Narwhals have evolved to spend Arctic winters below densely packed ice, where they are safe from killer whales. Photo: Glenn Williams/Wikimedia Commons

From the comfort of your home computer, you can keep tabs on one of the world’s most mysterious creatures in its watery world 1.5 kilometres beneath the sea.

An international team of researchers headed by Fisheries and Oceans Canada (DFO) is tracking seven narwhals that were fitted with satellite transmitters last August off the coast of North Baffin Island. The tags send signals to a satellite 850 kilometres above Earth that relays coordinates in real time back to antennas on the ground.

Scientists are using the information to better understand and protect this at-risk species, which is thought to number 100,000 worldwide, including roughly 80,000 in Canadian waters.
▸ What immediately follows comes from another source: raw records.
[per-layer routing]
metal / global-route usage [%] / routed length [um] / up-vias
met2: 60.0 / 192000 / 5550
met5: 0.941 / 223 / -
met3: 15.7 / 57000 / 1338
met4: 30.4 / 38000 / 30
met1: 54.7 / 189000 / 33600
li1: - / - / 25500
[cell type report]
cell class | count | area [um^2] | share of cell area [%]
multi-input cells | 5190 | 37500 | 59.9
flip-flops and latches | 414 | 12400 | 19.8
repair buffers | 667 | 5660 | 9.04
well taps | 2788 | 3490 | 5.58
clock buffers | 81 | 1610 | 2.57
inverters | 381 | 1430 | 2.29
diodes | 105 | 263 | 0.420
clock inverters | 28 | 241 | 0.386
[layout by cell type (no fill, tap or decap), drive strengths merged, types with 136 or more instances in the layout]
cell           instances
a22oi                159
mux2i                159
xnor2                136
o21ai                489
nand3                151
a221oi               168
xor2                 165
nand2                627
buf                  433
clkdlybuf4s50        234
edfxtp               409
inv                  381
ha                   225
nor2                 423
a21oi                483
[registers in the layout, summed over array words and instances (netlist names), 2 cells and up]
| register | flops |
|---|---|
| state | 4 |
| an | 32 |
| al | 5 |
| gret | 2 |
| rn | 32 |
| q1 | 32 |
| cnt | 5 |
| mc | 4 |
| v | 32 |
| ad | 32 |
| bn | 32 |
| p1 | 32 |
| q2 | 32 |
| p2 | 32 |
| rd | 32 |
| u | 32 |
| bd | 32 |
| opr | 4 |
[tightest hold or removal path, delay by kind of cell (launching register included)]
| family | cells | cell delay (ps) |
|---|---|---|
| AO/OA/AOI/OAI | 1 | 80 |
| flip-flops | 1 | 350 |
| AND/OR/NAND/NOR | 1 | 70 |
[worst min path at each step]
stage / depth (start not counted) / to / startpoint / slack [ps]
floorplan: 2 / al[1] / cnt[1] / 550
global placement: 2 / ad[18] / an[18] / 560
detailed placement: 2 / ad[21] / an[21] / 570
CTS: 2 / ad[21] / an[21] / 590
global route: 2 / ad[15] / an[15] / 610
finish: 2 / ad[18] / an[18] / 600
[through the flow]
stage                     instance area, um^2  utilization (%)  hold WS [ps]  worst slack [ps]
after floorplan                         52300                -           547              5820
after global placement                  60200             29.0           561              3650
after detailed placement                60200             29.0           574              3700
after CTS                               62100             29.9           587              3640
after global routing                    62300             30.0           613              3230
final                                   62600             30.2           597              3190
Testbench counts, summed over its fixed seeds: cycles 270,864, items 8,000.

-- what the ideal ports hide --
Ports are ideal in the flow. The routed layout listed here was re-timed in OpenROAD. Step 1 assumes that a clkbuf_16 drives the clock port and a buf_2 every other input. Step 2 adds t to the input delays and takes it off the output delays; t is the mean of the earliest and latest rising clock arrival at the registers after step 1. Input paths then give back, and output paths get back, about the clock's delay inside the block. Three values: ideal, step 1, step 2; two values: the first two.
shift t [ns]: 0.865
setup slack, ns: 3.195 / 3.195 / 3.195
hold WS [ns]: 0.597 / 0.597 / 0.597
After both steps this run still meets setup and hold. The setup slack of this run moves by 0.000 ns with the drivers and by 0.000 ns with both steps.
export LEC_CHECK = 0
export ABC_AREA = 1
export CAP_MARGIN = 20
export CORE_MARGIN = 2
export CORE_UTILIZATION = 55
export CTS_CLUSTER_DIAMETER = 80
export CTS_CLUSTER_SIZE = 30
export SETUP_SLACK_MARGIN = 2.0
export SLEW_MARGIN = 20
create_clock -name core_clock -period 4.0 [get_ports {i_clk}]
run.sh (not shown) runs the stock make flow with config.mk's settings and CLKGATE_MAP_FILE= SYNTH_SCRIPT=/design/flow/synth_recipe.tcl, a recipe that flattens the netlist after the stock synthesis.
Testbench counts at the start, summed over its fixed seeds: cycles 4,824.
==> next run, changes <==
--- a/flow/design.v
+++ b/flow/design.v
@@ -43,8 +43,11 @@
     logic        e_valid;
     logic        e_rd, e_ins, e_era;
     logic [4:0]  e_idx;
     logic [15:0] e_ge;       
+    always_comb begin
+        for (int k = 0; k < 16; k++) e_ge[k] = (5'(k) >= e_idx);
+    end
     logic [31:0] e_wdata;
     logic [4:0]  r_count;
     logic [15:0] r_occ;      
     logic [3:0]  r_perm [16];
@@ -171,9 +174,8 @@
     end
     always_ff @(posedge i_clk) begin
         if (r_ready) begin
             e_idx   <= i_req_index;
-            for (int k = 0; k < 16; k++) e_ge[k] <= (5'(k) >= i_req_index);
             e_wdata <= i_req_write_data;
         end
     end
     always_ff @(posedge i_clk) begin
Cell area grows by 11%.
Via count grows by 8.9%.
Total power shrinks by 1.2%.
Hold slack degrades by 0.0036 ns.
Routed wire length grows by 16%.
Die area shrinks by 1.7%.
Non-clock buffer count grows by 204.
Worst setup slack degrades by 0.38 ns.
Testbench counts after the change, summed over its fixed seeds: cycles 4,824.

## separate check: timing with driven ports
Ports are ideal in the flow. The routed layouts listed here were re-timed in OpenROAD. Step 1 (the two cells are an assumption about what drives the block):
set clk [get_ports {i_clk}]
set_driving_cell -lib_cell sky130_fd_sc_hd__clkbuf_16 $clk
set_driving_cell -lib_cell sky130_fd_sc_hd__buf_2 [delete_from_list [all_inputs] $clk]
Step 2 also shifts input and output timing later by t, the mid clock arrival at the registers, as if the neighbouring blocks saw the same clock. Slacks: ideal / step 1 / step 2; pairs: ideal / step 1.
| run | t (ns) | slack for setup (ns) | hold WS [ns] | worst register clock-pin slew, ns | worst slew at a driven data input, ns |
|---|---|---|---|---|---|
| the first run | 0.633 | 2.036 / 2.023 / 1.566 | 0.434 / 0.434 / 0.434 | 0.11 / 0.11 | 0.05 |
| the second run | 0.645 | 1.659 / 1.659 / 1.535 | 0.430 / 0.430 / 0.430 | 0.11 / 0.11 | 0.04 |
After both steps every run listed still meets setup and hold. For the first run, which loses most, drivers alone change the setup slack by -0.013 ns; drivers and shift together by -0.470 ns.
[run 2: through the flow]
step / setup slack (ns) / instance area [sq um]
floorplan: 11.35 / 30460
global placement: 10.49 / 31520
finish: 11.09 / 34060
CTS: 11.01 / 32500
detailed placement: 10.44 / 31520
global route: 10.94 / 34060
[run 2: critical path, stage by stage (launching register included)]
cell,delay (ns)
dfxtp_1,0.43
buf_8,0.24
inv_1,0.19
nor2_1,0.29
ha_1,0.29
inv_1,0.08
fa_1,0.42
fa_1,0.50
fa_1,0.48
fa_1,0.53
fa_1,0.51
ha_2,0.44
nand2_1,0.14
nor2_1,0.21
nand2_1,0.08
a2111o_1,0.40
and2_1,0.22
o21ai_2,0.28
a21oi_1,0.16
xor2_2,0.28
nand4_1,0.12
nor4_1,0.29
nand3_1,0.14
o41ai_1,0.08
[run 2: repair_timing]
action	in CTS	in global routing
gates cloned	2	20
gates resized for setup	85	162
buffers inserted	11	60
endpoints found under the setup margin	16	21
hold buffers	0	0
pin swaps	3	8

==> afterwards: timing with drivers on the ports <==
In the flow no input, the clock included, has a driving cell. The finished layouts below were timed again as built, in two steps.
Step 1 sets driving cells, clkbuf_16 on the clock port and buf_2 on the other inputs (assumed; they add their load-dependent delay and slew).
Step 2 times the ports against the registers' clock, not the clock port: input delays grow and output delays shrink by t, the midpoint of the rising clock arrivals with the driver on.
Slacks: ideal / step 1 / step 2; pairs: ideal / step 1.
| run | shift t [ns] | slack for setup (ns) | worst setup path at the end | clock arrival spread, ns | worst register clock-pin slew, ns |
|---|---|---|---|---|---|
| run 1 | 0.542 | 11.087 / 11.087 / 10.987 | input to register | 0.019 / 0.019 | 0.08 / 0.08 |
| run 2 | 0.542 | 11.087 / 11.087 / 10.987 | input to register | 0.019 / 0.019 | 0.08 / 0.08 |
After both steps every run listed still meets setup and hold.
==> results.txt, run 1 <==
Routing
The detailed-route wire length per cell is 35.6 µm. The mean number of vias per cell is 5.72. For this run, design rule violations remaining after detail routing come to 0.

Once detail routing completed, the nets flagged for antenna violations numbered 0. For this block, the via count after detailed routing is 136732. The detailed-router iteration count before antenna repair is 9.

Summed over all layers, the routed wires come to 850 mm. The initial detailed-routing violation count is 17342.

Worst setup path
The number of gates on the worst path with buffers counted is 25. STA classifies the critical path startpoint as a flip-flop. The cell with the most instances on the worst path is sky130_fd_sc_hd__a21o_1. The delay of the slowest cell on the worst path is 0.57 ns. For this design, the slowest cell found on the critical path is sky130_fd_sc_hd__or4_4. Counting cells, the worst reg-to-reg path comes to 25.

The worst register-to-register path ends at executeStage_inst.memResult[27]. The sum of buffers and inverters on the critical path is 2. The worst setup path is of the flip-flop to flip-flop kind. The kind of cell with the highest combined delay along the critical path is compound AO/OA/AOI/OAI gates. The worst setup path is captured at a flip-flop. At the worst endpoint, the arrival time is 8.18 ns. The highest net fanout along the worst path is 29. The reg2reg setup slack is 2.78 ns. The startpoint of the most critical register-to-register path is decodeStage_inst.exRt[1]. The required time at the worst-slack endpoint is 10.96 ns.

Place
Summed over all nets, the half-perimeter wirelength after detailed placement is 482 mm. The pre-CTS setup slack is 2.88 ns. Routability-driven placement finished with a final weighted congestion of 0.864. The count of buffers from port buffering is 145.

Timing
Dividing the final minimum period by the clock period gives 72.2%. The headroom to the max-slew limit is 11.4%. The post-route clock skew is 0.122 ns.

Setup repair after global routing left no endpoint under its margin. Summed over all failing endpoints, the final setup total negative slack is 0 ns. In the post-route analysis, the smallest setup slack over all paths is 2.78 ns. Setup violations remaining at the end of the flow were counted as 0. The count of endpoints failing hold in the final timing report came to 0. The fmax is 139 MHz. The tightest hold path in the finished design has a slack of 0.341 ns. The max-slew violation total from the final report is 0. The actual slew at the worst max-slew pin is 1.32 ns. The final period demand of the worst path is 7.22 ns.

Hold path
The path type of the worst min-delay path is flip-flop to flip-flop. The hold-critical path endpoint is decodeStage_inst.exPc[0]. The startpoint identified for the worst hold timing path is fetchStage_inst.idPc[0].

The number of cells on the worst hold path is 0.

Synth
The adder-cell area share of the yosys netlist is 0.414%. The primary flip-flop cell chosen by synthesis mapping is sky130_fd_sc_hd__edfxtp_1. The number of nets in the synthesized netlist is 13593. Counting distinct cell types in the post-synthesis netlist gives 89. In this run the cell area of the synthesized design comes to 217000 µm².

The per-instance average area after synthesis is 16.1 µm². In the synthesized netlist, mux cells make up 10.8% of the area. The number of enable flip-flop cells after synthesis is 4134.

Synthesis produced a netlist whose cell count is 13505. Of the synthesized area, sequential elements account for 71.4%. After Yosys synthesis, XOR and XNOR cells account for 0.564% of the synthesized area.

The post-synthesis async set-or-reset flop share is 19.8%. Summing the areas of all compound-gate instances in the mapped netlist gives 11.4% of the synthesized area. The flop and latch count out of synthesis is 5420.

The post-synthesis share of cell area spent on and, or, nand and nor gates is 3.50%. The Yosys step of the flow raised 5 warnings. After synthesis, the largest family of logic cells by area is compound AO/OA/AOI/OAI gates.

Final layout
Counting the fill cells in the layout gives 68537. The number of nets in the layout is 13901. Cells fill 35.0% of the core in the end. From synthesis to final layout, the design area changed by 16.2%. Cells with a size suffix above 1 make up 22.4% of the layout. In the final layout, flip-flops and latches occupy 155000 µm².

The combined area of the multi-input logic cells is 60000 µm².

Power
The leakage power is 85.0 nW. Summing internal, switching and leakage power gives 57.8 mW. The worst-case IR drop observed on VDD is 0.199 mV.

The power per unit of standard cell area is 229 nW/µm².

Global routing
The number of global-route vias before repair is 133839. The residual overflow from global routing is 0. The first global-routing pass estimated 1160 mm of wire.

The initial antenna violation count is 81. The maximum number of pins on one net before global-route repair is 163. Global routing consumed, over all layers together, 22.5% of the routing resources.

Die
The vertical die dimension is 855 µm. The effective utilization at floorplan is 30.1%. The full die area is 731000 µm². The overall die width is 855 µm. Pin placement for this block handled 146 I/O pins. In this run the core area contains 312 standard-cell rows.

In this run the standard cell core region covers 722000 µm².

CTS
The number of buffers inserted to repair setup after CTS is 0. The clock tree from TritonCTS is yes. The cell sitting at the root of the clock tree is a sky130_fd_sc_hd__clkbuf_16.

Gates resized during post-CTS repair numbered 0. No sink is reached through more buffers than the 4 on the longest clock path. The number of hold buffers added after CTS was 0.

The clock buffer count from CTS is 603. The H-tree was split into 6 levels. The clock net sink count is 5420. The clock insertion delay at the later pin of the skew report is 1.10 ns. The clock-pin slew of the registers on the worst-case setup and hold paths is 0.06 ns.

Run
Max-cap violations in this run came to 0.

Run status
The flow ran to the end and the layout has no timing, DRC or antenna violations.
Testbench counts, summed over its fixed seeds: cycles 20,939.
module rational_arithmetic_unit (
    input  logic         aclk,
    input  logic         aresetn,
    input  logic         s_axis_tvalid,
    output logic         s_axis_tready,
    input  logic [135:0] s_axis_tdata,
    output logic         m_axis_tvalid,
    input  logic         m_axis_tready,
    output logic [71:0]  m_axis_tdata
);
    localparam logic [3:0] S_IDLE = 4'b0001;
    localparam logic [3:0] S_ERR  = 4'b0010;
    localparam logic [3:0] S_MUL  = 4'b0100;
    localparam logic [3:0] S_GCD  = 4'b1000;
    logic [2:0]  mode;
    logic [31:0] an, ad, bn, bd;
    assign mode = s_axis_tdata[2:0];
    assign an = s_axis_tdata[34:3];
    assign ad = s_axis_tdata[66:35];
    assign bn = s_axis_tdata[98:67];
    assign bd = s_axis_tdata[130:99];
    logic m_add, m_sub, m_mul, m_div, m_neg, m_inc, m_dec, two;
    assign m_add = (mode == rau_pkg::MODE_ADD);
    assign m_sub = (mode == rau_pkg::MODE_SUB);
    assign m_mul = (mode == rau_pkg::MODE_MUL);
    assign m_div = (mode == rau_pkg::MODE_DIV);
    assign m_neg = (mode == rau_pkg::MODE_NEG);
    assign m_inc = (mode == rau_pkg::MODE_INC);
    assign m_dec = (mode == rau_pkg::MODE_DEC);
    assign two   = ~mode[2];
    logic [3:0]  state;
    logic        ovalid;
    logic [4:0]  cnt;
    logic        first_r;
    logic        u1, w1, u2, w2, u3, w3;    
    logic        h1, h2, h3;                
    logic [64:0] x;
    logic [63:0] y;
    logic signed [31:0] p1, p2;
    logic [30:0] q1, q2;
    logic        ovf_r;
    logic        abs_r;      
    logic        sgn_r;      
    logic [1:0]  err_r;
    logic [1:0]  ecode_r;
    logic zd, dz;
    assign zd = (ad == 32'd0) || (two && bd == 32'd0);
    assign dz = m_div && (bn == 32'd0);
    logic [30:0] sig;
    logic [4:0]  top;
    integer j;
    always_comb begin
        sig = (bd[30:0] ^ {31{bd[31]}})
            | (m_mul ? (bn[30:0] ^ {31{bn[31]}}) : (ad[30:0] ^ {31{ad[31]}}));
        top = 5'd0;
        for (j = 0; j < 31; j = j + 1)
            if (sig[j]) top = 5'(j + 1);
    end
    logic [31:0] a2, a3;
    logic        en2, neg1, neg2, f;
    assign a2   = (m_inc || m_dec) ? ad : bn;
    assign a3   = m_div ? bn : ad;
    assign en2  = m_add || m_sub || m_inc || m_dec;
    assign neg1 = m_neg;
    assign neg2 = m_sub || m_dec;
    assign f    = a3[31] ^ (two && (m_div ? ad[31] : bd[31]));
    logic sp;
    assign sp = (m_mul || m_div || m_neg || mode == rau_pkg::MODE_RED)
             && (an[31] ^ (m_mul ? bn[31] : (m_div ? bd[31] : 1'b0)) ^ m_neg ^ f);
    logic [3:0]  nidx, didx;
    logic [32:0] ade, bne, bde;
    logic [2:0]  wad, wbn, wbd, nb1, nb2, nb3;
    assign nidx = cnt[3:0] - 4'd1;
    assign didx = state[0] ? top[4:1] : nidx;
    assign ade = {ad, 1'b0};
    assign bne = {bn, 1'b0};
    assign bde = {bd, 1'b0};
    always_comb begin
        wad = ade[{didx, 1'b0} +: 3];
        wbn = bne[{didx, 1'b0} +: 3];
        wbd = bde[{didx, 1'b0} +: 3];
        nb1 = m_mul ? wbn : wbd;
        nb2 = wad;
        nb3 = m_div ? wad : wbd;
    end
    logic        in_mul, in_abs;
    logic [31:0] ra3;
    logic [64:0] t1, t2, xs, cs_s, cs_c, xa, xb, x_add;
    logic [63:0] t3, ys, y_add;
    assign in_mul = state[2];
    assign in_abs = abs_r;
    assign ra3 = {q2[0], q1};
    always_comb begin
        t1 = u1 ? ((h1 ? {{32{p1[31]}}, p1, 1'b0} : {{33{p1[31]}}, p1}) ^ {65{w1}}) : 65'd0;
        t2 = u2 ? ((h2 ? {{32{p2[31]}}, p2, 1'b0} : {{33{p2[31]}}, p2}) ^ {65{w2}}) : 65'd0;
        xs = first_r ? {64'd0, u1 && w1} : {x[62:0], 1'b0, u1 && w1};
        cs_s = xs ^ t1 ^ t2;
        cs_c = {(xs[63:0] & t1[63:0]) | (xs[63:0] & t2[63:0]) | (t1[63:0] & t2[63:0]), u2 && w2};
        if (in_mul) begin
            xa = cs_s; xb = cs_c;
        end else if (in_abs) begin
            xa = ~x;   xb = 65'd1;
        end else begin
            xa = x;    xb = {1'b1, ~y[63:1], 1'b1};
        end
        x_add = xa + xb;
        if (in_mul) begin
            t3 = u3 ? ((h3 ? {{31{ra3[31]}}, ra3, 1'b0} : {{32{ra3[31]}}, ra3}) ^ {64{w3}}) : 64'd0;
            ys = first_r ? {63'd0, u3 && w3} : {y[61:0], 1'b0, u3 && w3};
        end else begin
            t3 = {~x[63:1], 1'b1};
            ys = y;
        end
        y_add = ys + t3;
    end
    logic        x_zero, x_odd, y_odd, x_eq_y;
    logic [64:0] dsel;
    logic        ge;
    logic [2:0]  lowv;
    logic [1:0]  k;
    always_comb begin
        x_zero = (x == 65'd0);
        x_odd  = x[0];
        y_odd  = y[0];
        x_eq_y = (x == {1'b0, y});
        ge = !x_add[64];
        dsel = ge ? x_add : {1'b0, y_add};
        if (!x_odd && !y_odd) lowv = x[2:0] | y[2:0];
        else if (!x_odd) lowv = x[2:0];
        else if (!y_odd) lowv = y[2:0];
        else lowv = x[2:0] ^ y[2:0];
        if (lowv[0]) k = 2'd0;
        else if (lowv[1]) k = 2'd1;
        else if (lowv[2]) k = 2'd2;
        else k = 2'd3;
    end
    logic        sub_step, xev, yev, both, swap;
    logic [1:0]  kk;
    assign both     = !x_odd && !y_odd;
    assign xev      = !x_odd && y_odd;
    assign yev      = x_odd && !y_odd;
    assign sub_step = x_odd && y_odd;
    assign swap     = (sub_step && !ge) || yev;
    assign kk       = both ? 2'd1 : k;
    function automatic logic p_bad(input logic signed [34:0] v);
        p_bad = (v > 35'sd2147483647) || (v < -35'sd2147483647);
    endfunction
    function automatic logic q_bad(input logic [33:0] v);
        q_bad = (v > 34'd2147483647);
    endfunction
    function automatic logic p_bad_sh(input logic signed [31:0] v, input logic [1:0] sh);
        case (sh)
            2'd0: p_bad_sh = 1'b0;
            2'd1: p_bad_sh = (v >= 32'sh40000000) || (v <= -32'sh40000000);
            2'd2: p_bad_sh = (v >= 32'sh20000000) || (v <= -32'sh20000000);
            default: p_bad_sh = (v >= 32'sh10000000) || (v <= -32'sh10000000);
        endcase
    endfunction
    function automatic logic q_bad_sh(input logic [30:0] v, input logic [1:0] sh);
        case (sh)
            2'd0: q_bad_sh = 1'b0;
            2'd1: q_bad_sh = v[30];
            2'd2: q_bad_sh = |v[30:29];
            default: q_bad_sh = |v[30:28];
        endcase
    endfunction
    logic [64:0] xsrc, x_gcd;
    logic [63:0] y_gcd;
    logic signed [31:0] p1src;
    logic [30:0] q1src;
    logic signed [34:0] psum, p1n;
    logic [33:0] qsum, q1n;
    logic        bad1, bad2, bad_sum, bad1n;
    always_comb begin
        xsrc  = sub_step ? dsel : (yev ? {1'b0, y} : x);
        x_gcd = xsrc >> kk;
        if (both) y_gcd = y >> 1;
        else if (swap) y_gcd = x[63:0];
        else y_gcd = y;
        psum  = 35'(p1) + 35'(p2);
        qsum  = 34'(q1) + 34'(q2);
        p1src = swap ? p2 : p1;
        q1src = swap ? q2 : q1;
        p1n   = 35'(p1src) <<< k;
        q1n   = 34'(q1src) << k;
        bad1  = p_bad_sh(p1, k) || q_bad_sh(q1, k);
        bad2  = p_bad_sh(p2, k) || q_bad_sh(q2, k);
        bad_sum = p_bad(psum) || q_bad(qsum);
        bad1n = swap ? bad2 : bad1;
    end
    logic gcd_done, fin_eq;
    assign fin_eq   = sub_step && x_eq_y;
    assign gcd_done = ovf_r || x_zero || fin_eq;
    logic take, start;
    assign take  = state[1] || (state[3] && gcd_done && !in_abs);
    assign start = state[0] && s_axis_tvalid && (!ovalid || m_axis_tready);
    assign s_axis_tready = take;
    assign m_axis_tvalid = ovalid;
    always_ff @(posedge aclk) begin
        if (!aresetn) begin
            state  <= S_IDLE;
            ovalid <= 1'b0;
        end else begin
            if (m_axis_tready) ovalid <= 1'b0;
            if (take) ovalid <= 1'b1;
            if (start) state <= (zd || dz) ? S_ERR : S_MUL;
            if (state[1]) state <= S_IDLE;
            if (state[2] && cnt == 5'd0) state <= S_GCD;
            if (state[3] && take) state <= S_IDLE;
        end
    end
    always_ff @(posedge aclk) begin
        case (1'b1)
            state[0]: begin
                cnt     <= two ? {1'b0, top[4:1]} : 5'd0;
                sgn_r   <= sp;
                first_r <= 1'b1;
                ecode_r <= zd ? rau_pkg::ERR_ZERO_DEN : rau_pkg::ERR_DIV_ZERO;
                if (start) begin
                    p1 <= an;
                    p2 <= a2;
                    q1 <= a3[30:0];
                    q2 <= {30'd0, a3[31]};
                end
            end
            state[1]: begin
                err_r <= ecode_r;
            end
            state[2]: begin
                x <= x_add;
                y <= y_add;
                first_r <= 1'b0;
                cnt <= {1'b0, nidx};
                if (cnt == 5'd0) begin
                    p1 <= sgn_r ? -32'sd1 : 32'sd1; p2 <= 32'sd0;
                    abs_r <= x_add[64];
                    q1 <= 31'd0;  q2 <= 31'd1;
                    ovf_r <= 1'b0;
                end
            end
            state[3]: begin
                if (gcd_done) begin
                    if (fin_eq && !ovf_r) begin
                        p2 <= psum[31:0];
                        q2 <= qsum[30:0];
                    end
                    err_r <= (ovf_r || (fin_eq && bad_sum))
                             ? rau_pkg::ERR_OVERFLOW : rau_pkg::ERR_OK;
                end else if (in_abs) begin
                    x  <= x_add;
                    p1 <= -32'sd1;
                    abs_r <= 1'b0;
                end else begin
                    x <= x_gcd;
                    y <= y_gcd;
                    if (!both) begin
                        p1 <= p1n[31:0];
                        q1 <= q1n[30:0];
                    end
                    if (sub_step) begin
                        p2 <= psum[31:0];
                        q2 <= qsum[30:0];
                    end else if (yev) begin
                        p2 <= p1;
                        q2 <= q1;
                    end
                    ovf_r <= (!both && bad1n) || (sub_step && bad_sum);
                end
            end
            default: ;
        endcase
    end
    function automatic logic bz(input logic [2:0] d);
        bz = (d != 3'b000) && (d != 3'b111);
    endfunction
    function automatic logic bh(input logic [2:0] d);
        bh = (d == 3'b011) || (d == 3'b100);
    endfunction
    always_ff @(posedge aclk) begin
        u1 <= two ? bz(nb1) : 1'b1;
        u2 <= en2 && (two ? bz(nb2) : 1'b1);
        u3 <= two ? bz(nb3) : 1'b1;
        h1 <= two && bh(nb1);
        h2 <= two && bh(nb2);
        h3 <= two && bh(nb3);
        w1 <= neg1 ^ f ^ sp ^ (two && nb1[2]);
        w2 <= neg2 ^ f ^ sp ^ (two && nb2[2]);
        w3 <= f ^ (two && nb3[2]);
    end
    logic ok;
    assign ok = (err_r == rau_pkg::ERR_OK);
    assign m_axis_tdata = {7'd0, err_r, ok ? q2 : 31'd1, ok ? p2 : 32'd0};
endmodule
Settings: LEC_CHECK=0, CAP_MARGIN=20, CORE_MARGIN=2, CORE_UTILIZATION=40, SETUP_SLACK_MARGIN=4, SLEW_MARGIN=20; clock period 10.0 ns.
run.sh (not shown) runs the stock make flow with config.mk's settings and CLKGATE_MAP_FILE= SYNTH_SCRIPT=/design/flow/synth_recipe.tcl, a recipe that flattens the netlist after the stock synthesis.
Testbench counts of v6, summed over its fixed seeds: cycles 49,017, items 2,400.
The information is also being used to raise public awareness. Beginning in 2011, the weekly tracking data on the seven narwhals were made available to the public via a website maintained by World Wildlife Fund Canada and DFO.

Known as “sea unicorns” for the male’s ivory tusklike tooth, which can grow up to 2.5 metres long, narwhals are an ice-dependent species; they have evolved to spend the long Arctic winter below densely packed ice, safe from killer whales. Arctic ice cover, however, is melting. By identifying the narwhals’ feeding and calving areas, scientists hope to develop a better understanding of the movement and behaviour of these animals, says Jack Orr, DFO’s project lead for Arctic operations.

According to the tracking data, narwhals spend the winter in central and southern Baffin Bay and northern Davis Strait, diving up to 1.5 kilometres below the surface. This could have important implications for Arctic development.

Down there in the icy darkness, the narwhals are probably feeding on Greenland halibut, says Pete Ewins, the Toronto-based Arctic species specialist with World Wildlife Fund Canada. He and other scientists believe the halibut in this area represent the whales’ main energy source.

“These are the same areas people are starting to explore for oil and gas,” says Ewins. “If you know these areas are important to acoustically sensitive and pollution-sensitive animals for eight months of the year, you want to assess decisions about industrial shipping or hydrocarbon exploration in a smart way.”

In 2007, Canada protected part of this habitat, closing the Greenland halibut fishery on the slope of southern Baffin Bay, a core area where several pods of narwhals spend the winter.

Scientists are also tracking migration routes to the inlets farther north, where narwhals calve, says DFO marine biologist Steve Ferguson. “We can identify which communities they’re passing by and which communities are hunting them,” he says. “We can proportion out the number harvested to make sure it’s sustainable.”

Since the project began in the 1990s, more than 100 narwhals have been tagged. But the cellphone-sized tags — fitted painlessly to the whale’s blubbery dorsal ridge — fall off after 6 to 12 months. So every summer, scientists and hunters camp on Arctic beaches to net and tag more narwhals.

“This is a great example of technology being deployed to get information you wouldn’t otherwise get,” says Ewins. “I mean, who goes out into the sea ice of northern Baffin Bay in the middle of winter, let alone down to 1.5 kilometres?”